Wir können uns die Sache leichtmachen. Wir können sagen: Das alles ist eine kommunistisch gesteuerte Kampagne; oder durchsichtiges innenpolitisches Manöver; oder reine Modeerscheinung. Wir können polemisch fragen: Warum kümmert sich Mitterrand nicht lieber um die Unabhängigkeit der französischen Justiz und um die Meinungsfreiheit in Frankreichs Fernsehen und Armee? Oder noch besser: um die Unterdrückung der bürgerlichen Freiheiten in der DDR? Wir können auch sachlich vorbringen, daß die Entscheidung, ob ein Extremist bei uns in den öffentlichen Dienst aufgenommen wird, nicht willkürlich gefällt werde, sondern ausschließlich nach dem Grundgesetz, dem Beamtenrecht und dem Urteil des Bundesverfassungsgerichts. Schließlich können wir quantitativ argumentieren: Von August 1972 bis 1. März 1976 sind nur 428 Bewerber wegen mangelnder Verfassungstreue abgelehnt worden – von insgesamt 496 000 überprüften Kandidaten; knapp jeder tausendste also.

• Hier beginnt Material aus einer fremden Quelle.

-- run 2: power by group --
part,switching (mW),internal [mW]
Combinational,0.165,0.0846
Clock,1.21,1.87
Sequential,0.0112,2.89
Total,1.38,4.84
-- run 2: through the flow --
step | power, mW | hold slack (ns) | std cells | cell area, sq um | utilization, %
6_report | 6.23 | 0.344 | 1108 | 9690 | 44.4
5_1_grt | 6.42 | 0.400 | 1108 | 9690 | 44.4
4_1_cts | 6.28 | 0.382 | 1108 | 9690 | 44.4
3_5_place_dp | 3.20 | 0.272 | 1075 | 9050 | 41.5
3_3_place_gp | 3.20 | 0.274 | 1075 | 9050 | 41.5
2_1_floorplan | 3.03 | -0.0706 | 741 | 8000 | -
[config.mk]
export PLATFORM = sky130hd
export DESIGN_NAME = irq_prio_router
export DESIGN_NICKNAME = d
export VERILOG_FILES = /design/src/rtl/irq_router_pkg.sv /design/src/rtl/irq_mask_bank.sv /design/src/rtl/irq_route_dec.sv /design/src/rtl/irq_push_seq.sv /design/src/rtl/irq_prio_router.sv
export SDC_FILE = /design/constraint.sdc
export NUM_CORES = 1
export LEC_CHECK = 0
export ABC_AREA = 1
export BUFFER_PORTS_ARGS = -buffer_cell sky130_fd_sc_hd__buf_4
export CORE_ASPECT_RATIO = 1.75
export CORE_MARGIN = 3
export CORE_UTILIZATION = 45
export DETAILED_ROUTE_END_ITERATION = 8
export GPL_ROUTABILITY_DRIVEN = 0
export SLEW_MARGIN = 5
export SYNTH_ARGS = -nofsm -noshare
export SYNTH_HDL_FRONTEND = slang
export SYNTH_SLANG_ARGS = --single-unit
[constraint.sdc]
create_clock -name clk_i -period 2 [get_ports clk_i]
set_input_delay 0 -clock clk_i [delete_from_list [all_inputs] [get_ports clk_i]]
set_output_delay 0 -clock clk_i [all_outputs]
set_load 0.01 [all_outputs]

Aber damit sind wir noch nicht wirklich aus dem Schneider – sowenig wie mit der durch die Fakten gerechtfertigten Feststellung, daß der Spiegel, den uns das Ausland vorhält, ein Zerrspiegel ist, das darin entstehende Bild ein Zerrbild. Es hat keinen Sinn, die Augen davor zu verschließen, daß der sogenannte "Radikalenerlaß" vom 28. Januar 1972, ein Beschluß des Bundeskanzlers und der Ministerpräsidenten der Länder, hierzulande unheilvolle Auswirkungen gehabt hat.

Nicht, daß die Bundesrepublik deswegen zu einem konstitutiv unfreiheitlichen Staate geworden wäre. Aber in einzelnen Grenzfällen ist ein erschreckender Hang zur Illiberalität sichtbar geworden. Das breite Feld staatlicher Anstellungspraxis wurde von einer hanebüchenen Neigung zu Metternichscher Gesinnungsschnüffelei geprägt. In der jungen Generation, besonders an den Hochschulen, breitete sich ein Duckmäusertum aus, ein rückgratloser, ängstlicher, ins biedermeierlich Private verschreckter Konformismus.